Reproduce exactly the lines below, from the first through the one containing "output logic [UART_DATA_BITS-1:0]", and nothing more.

(Working data begins)

[src/rtl/uart_pkg.sv]
// Shared types and constants for the UART transmitter.
package uart_pkg;

  typedef enum logic [1:0] {
    IDLE,
    START,
    DATA,
    STOP
  } uart_tx_state_t;

  localparam int UART_CSR_SEND_BIT    = 0;
  localparam int UART_CSR_OVF_CLR_BIT = 1;
  localparam int UART_DATA_BITS       = 8;

endpackage

[src/rtl/uart_tx_fifo.sv]
// Synchronous byte FIFO. The head entry is presented combinationally on dout.
// A push while full is accepted only when a pop happens in the same cycle;
// a pop while empty is ignored.
module uart_tx_fifo
  import uart_pkg::*;
#(
  parameter int DEPTH = 4
) (
  input  logic                      clk,
  input  logic                      rst,
  input  logic                      push,
  input  logic [UART_DATA_BITS-1:0] din,
  input  logic                      pop,
  output logic [UART_DATA_BITS-1:0] dout,
  output logic                      full,
  output logic                      empty
);

  localparam int AW = $clog2(DEPTH);

  logic [UART_DATA_BITS-1:0] mem [DEPTH];
  logic [AW-1:0]             wr_ptr;
  logic [AW-1:0]             rd_ptr;
  logic [AW:0]               count;
  logic                      push_ok;
  logic                      pop_ok;

  assign full    = (count == (AW+1)'(DEPTH));
  assign empty   = (count == '0);
  assign pop_ok  = pop & ~empty;
  assign push_ok = push & (~full | pop_ok);
  assign dout    = mem[rd_ptr];

  // Storage write; entries are not cleared by reset since count gates them.
  always_ff @(posedge clk) begin
    if (push_ok) begin
      mem[wr_ptr] <= din;
    end
  end

  // Pointer and occupancy bookkeeping; pointers wrap at DEPTH.
  always_ff @(posedge clk) begin
    if (rst) begin
      wr_ptr <= '0;
      rd_ptr <= '0;
      count  <= '0;
    end else begin
      if (push_ok) wr_ptr <= wr_ptr + AW'(1);
      if (pop_ok)  rd_ptr <= rd_ptr + AW'(1);
      case ({push_ok, pop_ok})
        2'b10:   count <= count + (AW+1)'(1);
        2'b01:   count <= count - (AW+1)'(1);
        default: count <= count;
      endcase
    end
  end

endmodule

[src/rtl/uart_tx.sv]
// 8N1 UART transmitter fed from the core's memory-mapped data/control
// registers. A rising edge on the send bit queues one byte; the FSM drains
// the queue back-to-back with no idle gap between frames.
// Handshake: a push is the single cycle where csr send bit is 1 and was 0
// the cycle before; the byte on io_uart_io_reg[7:0] is captured at the end
// of that cycle, and is dropped (setting overflow) if the FIFO is full and
// not popping in that same cycle.
module uart_tx
  import uart_pkg::*;
#(
  parameter int CLKS_PER_BIT = 104,
  parameter int FIFO_DEPTH   = 4
) (
  input  logic        clk,
  input  logic        rst,
  input  logic [31:0] io_uart_io_reg,
  input  logic [31:0] io_uart_csr_reg,
  output logic        tx,
  output logic        tx_busy,
  output logic        fifo_full,
  output logic        fifo_empty,
  output logic        overflow,
  output logic        tx_done
);

  localparam int TW = $clog2(CLKS_PER_BIT);
  localparam int BW = $clog2(UART_DATA_BITS);

  uart_tx_state_t            state;
  uart_tx_state_t            state_next;
  logic [TW-1:0]             timer;
  logic [TW-1:0]             timer_next;
  logic [BW-1:0]             bit_idx;
  logic [BW-1:0]             bit_next;
  logic [UART_DATA_BITS-1:0] shift;
  logic [UART_DATA_BITS-1:0] shift_next;
  logic [UART_DATA_BITS-1:0] fifo_dout;
  logic                      csr_q;
  logic                      push;
  logic                      pop;
  logic                      drop;
  logic                      last_tick;
  logic                      unused;

  assign unused = ^{io_uart_io_reg[31:8], io_uart_csr_reg[31:2]};

  assign push      = io_uart_csr_reg[UART_CSR_SEND_BIT] & ~csr_q;
  assign drop      = push & fifo_full & ~pop;
  assign last_tick = (timer == TW'(CLKS_PER_BIT - 1));
  assign tx_busy   = (state != IDLE) | ~fifo_empty;

  uart_tx_fifo #(
    .DEPTH (FIFO_DEPTH)
  ) u_fifo (
    .clk   (clk),
    .rst   (rst),
    .push  (push),
    .din   (io_uart_io_reg[UART_DATA_BITS-1:0]),
    .pop   (pop),
    .dout  (fifo_dout),
    .full  (fifo_full),
    .empty (fifo_empty)
  );

  // Next-state, serial output and pop decode for the frame sequencer.
  always_comb begin
    state_next = state;
    timer_next = timer + TW'(1);
    bit_next   = bit_idx;
    shift_next = shift;
    pop        = 1'b0;
    tx         = 1'b1;
    tx_done    = 1'b0;
    case (state)
      IDLE: begin
        timer_next = '0;
        if (!fifo_empty) begin
          pop        = 1'b1;
          shift_next = fifo_dout;
          state_next = START;
        end
      end
      START: begin
        tx = 1'b0;
        if (last_tick) begin
          timer_next = '0;
          bit_next   = '0;
          state_next = DATA;
        end
      end
      DATA: begin
        tx = shift[0];
        if (last_tick) begin
          timer_next = '0;
          shift_next = shift >> 1;
          if (bit_idx == BW'(UART_DATA_BITS - 1)) begin
            state_next = STOP;
          end else begin
            bit_next = bit_idx + BW'(1);
          end
        end
      end
      STOP: begin
        tx = 1'b1;
        if (last_tick) begin
          timer_next = '0;
          tx_done    = 1'b1;
          if (!fifo_empty) begin
            pop        = 1'b1;
            shift_next = fifo_dout;
            state_next = START;
          end else begin
            state_next = IDLE;
          end
        end
      end
      default: begin
        timer_next = '0;
        state_next = IDLE;
      end
    endcase
  end

  // State, timers, shift register, send-edge history and sticky overflow.
  always_ff @(posedge clk) begin
    if (rst) begin
      state    <= IDLE;
      timer    <= '0;
      bit_idx  <= '0;
      shift    <= '0;
      csr_q    <= 1'b0;
      overflow <= 1'b0;
    end else begin
      state   <= state_next;
      timer   <= timer_next;
      bit_idx <= bit_next;
      shift   <= shift_next;
      csr_q   <= io_uart_csr_reg[UART_CSR_SEND_BIT];
      if (io_uart_csr_reg[UART_CSR_OVF_CLR_BIT]) begin
        overflow <= 1'b0;
      end else if (drop) begin
        overflow <= 1'b1;
      end
    end
  end

endmodule

[config.mk]
export PLATFORM = sky130hd
export DESIGN_NAME = uart_tx
export DESIGN_NICKNAME = d
export VERILOG_FILES = /design/src/rtl/uart_pkg.sv /design/src/rtl/uart_tx_fifo.sv /design/src/rtl/uart_tx.sv
export SDC_FILE = /design/constraint.sdc
export NUM_CORES = 1
export LEC_CHECK = 0
export CORE_ASPECT_RATIO = 1.75
export CORE_MARGIN = 2
export CORE_UTILIZATION = 60
export DETAILED_ROUTE_END_ITERATION = 10
export DONT_BUFFER_PORTS = 1
export PLACE_DENSITY = 0.81
export REMOVE_ABC_BUFFERS = 1
export SLEW_MARGIN = 25
export SYNTH_ARGS = -nofsm -noshare
export SYNTH_HDL_FRONTEND = slang
export SYNTH_HIERARCHICAL = 1
export SYNTH_SLANG_ARGS = --single-unit
[constraint.sdc]
create_clock -name clk -period 7.7 [get_ports clk]
set_input_delay 1.54 -clock clk [delete_from_list [all_inputs] [get_ports clk]]
set_output_delay 1.54 -clock clk [all_outputs]
set_load 0.02 [all_outputs]
# After elaboration in Yosys (flattened, before gate mapping)
# Memory sizes are Yosys's and may differ from the RTL's. A register that Yosys moved wholly into a read port is not among the register bits.
# Cells that the tools add are included.
dict set report op_classes {
  addsub 6
  bitwise_logic 11
  n_eq_ne 14
  mux 28
  reduce_logical 11
}
# operator count
set ops {}
lappend ops {{8-bit 2-to-1 mux} 3}
lappend ops {{8-bit case mux with 3 select lines} 1}
lappend ops {{2-bit 2-to-1 mux} 7}
lappend ops {{7-bit case mux with 2 select lines} 1}
lappend ops {{2-bit inequality test (second input constant)} 6}
lappend ops {{3-bit case mux with 2 select lines} 2}
lappend ops {{3-bit 2-to-1 mux} 3}
lappend ops {{2-bit case mux with 4 select lines} 1}
lappend ops {{7-bit by 1-bit adder with 7-bit output (second input constant)} 1}
lappend ops {{7-bit equality test (second input constant)} 1}
lappend ops {{1-bit 2-to-1 mux} 7}
lappend ops {{7-bit 2-to-1 mux} 1}
lappend ops {{3-bit by 1-bit adder with 3-bit output (second input constant)} 2}
lappend ops {{2-bit equality test (second input constant)} 3}
lappend ops {{3-bit equality test (second input constant)} 2}
lappend ops {{2-bit nonzero test} 3}
lappend ops {{1-bit bitwise AND} 5}
lappend ops {{5-bit AND reduction} 1}
lappend ops {{2-bit by 1-bit adder with 2-bit output (second input constant)} 2}
lappend ops {{2-bit by 1-bit equality test with 1-bit output (second input constant)} 2}
lappend ops {{1-bit inverter} 4}
lappend ops {{1-bit case mux with 2 select lines} 2}
lappend ops {{4-bit AND reduction} 1}
lappend ops {{3-bit logical NOT} 1}
lappend ops {{7 further kinds} 8}
dict set report totals {
  word_cells 80
  regBits 29
  ram_bits 32
  memories 1
  in_bits 66
  out_inout_bits 6
}
# name words word_bits read_ports rd_ports_with_merged_regs write_ports line
set memory_table {}
lappend memory_table {u_fifo.mem 4 8 1 1 1 uart_tx_fifo.sv:21} ;# logic [UART_DATA_BITS-1:0] mem [DEPTH];

# Depth between registers and ports, before layout
# Gate-level depths: netlist of run 1.
dict set report depth {
  ltp_word 9
  mapped_depth 13
  ltp_nobuf 13
}

# Modules after synthesis
# Netlist of run 1, hierarchy kept.
# module instances area_each_um2 cells_each seq_area_each_um2
set by_module_without_submodules {}
lappend by_module_without_submodules {uart_tx_fifo 1 1645.3 96 1141.1}
lappend by_module_without_submodules {uart_tx 1 1209.9 130 440.4}

# Worst setup path before layout of run 1
# Ideal clock, no wire load.
dict set report synth_timing {
  kind {input-to-reg}
  from {in io_uart_csr_reg[0]}
  to {reg u_fifo.count[2]}
  setup_slack_ps 4458
  n_path_buf 0
  required_time_ps 7630
  path_stages 9
  arrival_time_ps 3172
  setup_ps 70
  cell_sequence {nor2b_1 -> a21boi_2 -> inv_1 -> ha_1 -> inv_1 -> fa_1 -> xor2_1 -> or3_2 -> a21oi_1}
}
dict set report synth_via {
  elab_chain_len 4
  word_cells_on_any_way 6
  classes_between {2 x eq/ne; 1 x mux; 2 x bitwise; 1 x reduce/logical}
}
# element line
set synth_lines {}
lappend synth_lines {{start, declared} uart_tx.sv:17} ;# input logic [31:0] io_uart_csr_reg,
lappend synth_lines {{1-bit bitwise AND *} uart_tx.sv:47} ;# assign push = io_uart_csr_reg[UART_CSR_SEND_BIT] & ~csr_q;
lappend synth_lines {{1-bit bitwise AND *} uart_tx_fifo.sv:31} ;# assign push_ok = push & (~full | pop_ok);
lappend synth_lines {{2-bit by 1-bit equality test with 1-bit output / 2-bit equality test (equally long branches)} uart_tx_fifo.sv:50} ;# case ({push_ok, pop_ok})
lappend synth_lines {{3-bit case mux with 2 select lines / 2-bit nonzero test (equally long branches)} --}
lappend synth_lines {{end signal, assigned} uart_tx_fifo.sv:51} ;# 2'b10: count <= count + (AW+1)'(1);
lappend synth_lines {{end signal, assigned} uart_tx_fifo.sv:52} ;# 2'b01: count <= count - (AW+1)'(1);
lappend synth_lines {{end signal, assigned} uart_tx_fifo.sv:53} ;# default: count <= count;
lappend synth_lines {{end, declared} uart_tx_fifo.sv:24} ;# logic [AW:0] count;
# Mark *: on every way between the ends. The rest lies on a longest branch, timed or not.
# A chain may end at the register's enable or synchronous reset.

# Worst setup path in the final report of run 1
dict set report layout_timing {
  from {reg state[0]}
  to {out tx}
}
dict set report layout_via {
  elab_chain_len 2
  word_cells_on_any_way 3
  classes_between {2 x eq/ne; 1 x mux}
}
# element line
set layout_lines {}
lappend layout_lines {{start, declared} uart_tx.sv:29} ;# uart_tx_state_t state;
lappend layout_lines {{start signal, assigned} uart_tx.sv:134} ;# state <= state_next;
lappend layout_lines {{2-bit equality test / 2-bit by 1-bit equality test with 1-bit output (equally long branches)} uart_tx.sv:74} ;# case (state)
lappend layout_lines {{1-bit case mux with 2 select lines *} uart_tx.sv:74}
lappend layout_lines {{end, declared} uart_tx.sv:18} ;# output logic tx,
# Marks and branches as above.

==> summary.md, run 1 <==
| Metric | Value |
|---|---|
| Pre-Repair DR Iteration Count | 4 |
| CTS buffer count | 9 |
| Max clock buf depth | 2 |
| Wire length of the first global-routing pass | 7.91 mm |
| Pin count of the biggest net entering global routing | 31 |
| CTS H-tree depth | 3 |
| YS warnings | 6 |
| Register area share after synthesis | 55.4% |
| RePlAce Congestion | 0.830 |
| Required time of the critical path | 6160 ps |
| FF+latch count, synth | 63 |
| Critical path cell sequence | inv_1 -> ha_1 -> nor2b_1 -> a21oi_1 |
| Detailed Route WL | 4.64 mm |
| Post-route ant nets | 0 |
| CP arrival | 2090 ps |
| Number of global-route vias before repair | 1715 |
| CTS tree | yes |
| Power per cell area | 302 nW/µm² |
| Drt via density | 5.99 |
| Final clock skew | 8.97 ps |
| Layout cells sized above 1 | 15.8% |
| Startpoint types | flip-flop |
| Initial Util | 61.7% |
| Worst r2r src | timer[0] |
| Slew Viols, Final | 0 |
| Post-DP HPWL | 3.15 mm |
| # hold bufs at CTS | 0 |
| Unrepaired setup endpoints after global routing | false |
| Status | finished clean |
| DRC viols | 0 |
| Main synth FF type | edfxtp_1 |
| Initial antenna violation count | 0 |
| Synth-to-layout area growth | 6.97% |
| Num Clock Sinks | 63 |
| Vias post-DR | 1712 |
| Die width | 56.1 µm |
| Root buffer cell | clkbuf_8 |
| Hold endpoint | timer[0] |
| Cell area after synthesis | 2860 µm² |
| Final TNS setup | 0 ps |
| Gate Count Post-Synth | 226 |
| HP Class | flip-flop to flip-flop |
| Crit end category | output port |
| Clock Latency Late Sink | 340 ps |
| Slew HR | 48.8% |
| Post-synth EDFFs | 32 |
| # setup viols final | 0 |
| Reg2reg setup slack | 4740 ps |
| Max Freq | 0.275 GHz |
| Gr ovfl total | 0 |
| Syn Area/Cell | 12.6 µm² |
| Netlist cell types | 45 |
| Post-CTS setup buffers | 0 |
| Critical Path Max Stage Delay | 680 ps |
| CP Class | flip-flop to output port |
| Tmin final | 3630 ps |
| R2R depth | 13 |
| Leakage | 1.07 nW |
| Hold_sp | timer[0] |
| Number of DRC markers in iteration 0 | 50 |
| CP delay by family, top | adder cells |
| Critical Path Fanout Max | 17 |
| Row cnt | 33 |
| Fin nets | 310 |
| Worst-margin pin slew | 768 ps |
| Max_cap viols | 0 |
| Slowest CP cell | ha_1 |
| Total die area | 5350 µm² |
| Non-Filler Instances | 286 |
| Clk slew on worst S/H paths | 70 ps |
| Final period util | 47.2% |
| ANT cells | 0 |
| GRT Total Usage | 20.0% |
| Placed Cells incl. Taps | 270 |
| Reg2reg end | u_fifo/count[2] |
| Resized Gates After CTS | 0 |
| Ports | 72 |
| Peak supply drop | 0.307 mV |
| Hold Fails Final Rpt | 0 |
| WP buf/inv | 1 |
| Die Y | 95.3 µm |
| Core area | 4620 µm² |
| Number of port buffers | 0 |
| Wire length per cell | 16.2 µm |
| Hold path depth | 1 |
| Ys async rst share | 0% |
cells in the mapped netlist, types with 2 or more instances:
cell type  number  area share, %
clkbuf_1        3           0.39
a21oi_1        16            2.8
nor2_1         17            2.2
nand2b_1        4           0.88
inv_1          13            1.7
nor2b_1         5            1.1
xor2_1          5            1.5
dfxtp_1        31             22
ha_1           14            6.1
mux2i_1         9            3.2
and2_2          4            1.1
buf_2           3           0.53
and3b_1         2           0.61
or3_1           2           0.44
a311oi_1        7            2.1
buf_6           2           0.79
o21ai_0         4           0.70
xnor2_1         3           0.92
mux4_2          8            6.3
and3_1          3           0.66
nand4_1         2           0.44
nor4_1          3           0.66
edfxtp_1       32             34
nand2_1         7           0.92
nand3_1         3           0.53
nor3_1          5           0.88
cell type report:
type | instances | area, µm²
flip-flops and latches | 63 | 1580
fillers | 370 | 1570
multi-input cells | 141 | 1170
clock buffers | 9 | 124
well taps | 52 | 65.1
clock inverters | 7 | 55.1
inverters | 13 | 48.8
repair buffers | 1 | 7.51
report_power, final:
group / switching (mW) / internal (mW)
Sequential: 0.0339 / 0.393
Combinational: 0.138 / 0.103
Clock: 0.135 / 0.120
Total: 0.306 / 0.615
sequential cells by signal, indices dropped and copies added, names as in the netlist, named ones only:
register,cells
u_fifo/count,3
u_fifo/wr_ptr,2
shift,8
u_fifo/mem,32
bit_idx,3
csr_q,1
overflow,1
timer,7
state,2
u_fifo/rd_ptr,2
how the worst max path moves through the flow:
| stage | startpoint | endpoint | slack [ps] | cells past startpoint |
|---|---|---|---|---|
| CTS | state[0] | tx | 4020 | 4 |
| detailed placement | io_uart_csr_reg[0] | u_fifo/count[2] | 4360 | 9 |
| floorplan | io_uart_csr_reg[0] | u_fifo/count[2] | 4460 | 9 |
| global placement | io_uart_csr_reg[0] | u_fifo/count[2] | 4400 | 9 |
| global route | state[0] | tx | 3910 | 4 |
| finish | state[0] | tx | 4070 | 4 |
cells by family after synthesis:
kind of cell,after synthesis,share of synthesized area (%)
AOI/OAI and AO/OA,38,9.47
xor gates and xnor gates,8,2.45
adders and majority gates,15,6.84
buffers and inverters,22,3.55
DFF,63,55.4
muxes,18,9.99
and+or+nand+nor,62,12.3
per-layer routing:
layer / GRT usage [%] / share of wire, % / vias up
li1: - / - / 839
met1: 22.1 / 42 / 826
met2: 33.3 / 51 / 35
met3: 8.14 / 4.3 / 12
met4: 9.72 / 2.6 / 0
met5: 0 / 0 / -
placed cells by master (no fill, tap or decap), drive strengths merged, types with 5 or more instances in the layout:
| cell type | synthesis | routed |
|---|---|---|
| mux4 | 8 | 8 |
| and2 | 5 | 5 |
| nor2b | 5 | 5 |
| nor3 | 5 | 5 |
| inv | 13 | 16 |
| dfxtp | 31 | 31 |
| edfxtp | 32 | 32 |
| mux2i | 9 | 9 |
| nor2 | 17 | 17 |
| nand2 | 7 | 7 |
| a21oi | 17 | 17 |
| a311oi | 7 | 7 |
| xor2 | 5 | 5 |
| clkbuf | 3 | 9 |
| ha | 14 | 14 |
through the flow:
step / total power, mW / hold slack (ps) / setup WS (ps) / utilization, % / cell area [µm²]
final: 0.921 / 449 / 4070 / 66.0 / 3050
after global routing: 0.979 / 463 / 3910 / 66.0 / 3050
after CTS: 0.931 / 451 / 4020 / 66.0 / 3050
after detailed placement: 0.675 / 436 / 4360 / 62.2 / 2880
after global placement: 0.667 / 427 / 4400 / 62.2 / 2880
after floorplan: 0.620 / 418 / 4460 / - / 2800
No activity file was read; power rests on OpenSTA's default activity.
==> inputs of run 2 (changes only) <==
CORE_UTILIZATION = 56   (was 60)
PLACE_DENSITY = 0.79   (was 0.81)
clock period = 3 ns   (was 7.7 ns; I/O delays follow)
==> run 2 against run 1 <==
Count of clock-buffer cells in the layout stayed put. Die area is 6.7% higher. Flip-flop and latch count unchanged. Cell area is 1.8% higher. Setup slack got worse by 3800 ps. Global-route usage down 1.7 points. Wire length decreased by 0.90%. Non-clock buffer count grew 6. Clock power rose to 2.5 times the previous value. Utilization is 3.1 points lower. Clock skew up 3.1 ps. Critical endpoint is now u_fifo/count[2]. Largest cell class unchanged.
==> summary.md, run 2 (synthesis results as in run 1) <==
| Metric | Value |
|---|---|
| Startpoint types | flip-flop |
| Top Registers | u_fifo/mem: 32 flops, shift: 8 flops, timer: 7 flops |
| Total power | 2.40 mW |
| Logic gate share of total power | 27.4% |
| Int Pwr | 1.61 mW |
| Final clock skew | 12.0 ps |
| # hold bufs at CTS | 0 |
| CP delay by family, top | adder cells |
| Critical path cell sequence | inv_1 -> ha_1 -> a31oi_1 -> nor3_2 -> inv_1 -> a21boi_2 -> inv_1 -> ha_1 -> inv_1 -> fa_1 -> xor2_1 -> or3_2 -> a21oi_1 |
| Net Switching | 0.786 mW |
| Leakage | 1.10 nW |
| Ports | 72 |
| CTS H-tree depth | 3 |
| Drt via density | 5.96 |
| Largest register FFs | 32 |
| Final period util | 92.3% |
| DRC viols | 0 |
| Slew HR | 57.4% |
| Max clock buf depth | 2 |
| Die width | 58.0 µm |
| Power per cell area | 772 nW/µm² |
| Vias post-DR | 1751 |
| ANT cells | 0 |
| Most frequent cells in the layout | edfxtp_1 (32), dfxtp_1 (30), nor2_1 (17) |
| Reg2reg setup slack | 230 ps |
| Row cnt | 34 |
| Pre-Repair DR Iteration Count | 4 |
| Fin Hold WS | 330 ps |
| Clk slew on worst S/H paths | 80 ps |
| Cell Area, Placed | 2920 µm² |
| Final worst slack | 231 ps |
| Seq pwr share | 45.7% |
| WP buf/inv | 4 |
| Number of DRC markers in iteration 0 | 36 |
| Peak supply drop | 0.601 mV |
| Pin count of the biggest net entering global routing | 31 |
| Worst slack at placement | 129 ps |
| Total die area | 5710 µm² |
| HP Class | primary input to flip-flop |
| # setup viols final | 0 |
| Most common cell after layout, fill and taps aside | edfxtp_1 |
| Detailed Route WL | 4.60 mm |
| Worst-margin pin slew | 635 ps |
| Metal3 WL | 197 µm |
| Slew Viols, Final | 0 |
| Number of port buffers | 0 |
| Filler cells | 382 |
| Highest routed layer | met4 |
| Sw frac | 32.8% |
| Status | finished clean |
| Die Y | 98.5 µm |
| CP Class | flip-flop to flip-flop |
| Tmin final | 2770 ps |
| Critical Path Max Stage Delay | 420 ps |
| Max Freq | 0.361 GHz |
| CTS buffer count | 9 |
| Crit end category | flip-flop |
| RePlAce Congestion | 0.875 |
| Critical Path Most Common Cell | inv_1 |
| Hold Fails Final Rpt | 0 |
| CP arrival | 3030 ps |
| Num Clock Sinks | 63 |
| Core area | 4930 µm² |
| Routed length on met1 | 1.80 mm |
| Synth-to-layout area growth | 8.85% |
| Clock power frac | 26.9% |
| Final TNS setup | 0 ps |
| Gr ovfl total | 0 |
| Layout cells sized above 1 | 18.8% |
| Finished Cell Area | 3110 µm² |
| Post-route ant nets | 0 |
| Post-DP HPWL | 3.21 mm |
| Root buffer cell | clkbuf_8 |
| Slowest CP cell | dfxtp_1 |
| Wire length per cell | 15.6 µm |
| Critical Path Fanout Max | 5 |
| Initial Util | 57.9% |
| GRT Total Usage | 18.3% |
| Max_cap viols | 0 |
| Number of global-route vias before repair | 1801 |
| Wire length of the first global-routing pass | 7.87 mm |
| Required time of the critical path | 3260 ps |
| WL met2 | 2.48 mm |
| Fin nets | 316 |
| Most flops, register | u_fifo/mem |
| Unrepaired setup endpoints after global routing | false |
| Clock Latency Late Sink | 330 ps |
| Initial antenna violation count | 0 |
| CTS tree | yes |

(Working data ends)

> [Response below]:
[src/rtl/uart_pkg.sv]
// Shared types and constants for the UART transmitter.
package uart_pkg;

  typedef enum logic [1:0] {
    IDLE,
    START,
    DATA,
    STOP
  } uart_tx_state_t;

  localparam int UART_CSR_SEND_BIT    = 0;
  localparam int UART_CSR_OVF_CLR_BIT = 1;
  localparam int UART_DATA_BITS       = 8;

endpackage

[src/rtl/uart_tx_fifo.sv]
// Synchronous byte FIFO. The head entry is presented combinationally on dout.
// A push while full is accepted only when a pop happens in the same cycle;
// a pop while empty is ignored.
module uart_tx_fifo
  import uart_pkg::*;
#(
  parameter int DEPTH = 4
) (
  input  logic                      clk,
  input  logic                      rst,
  input  logic                      push,
  input  logic [UART_DATA_BITS-1:0] din,
  input  logic                      pop,
  output logic [UART_DATA_BITS-1:0] dout,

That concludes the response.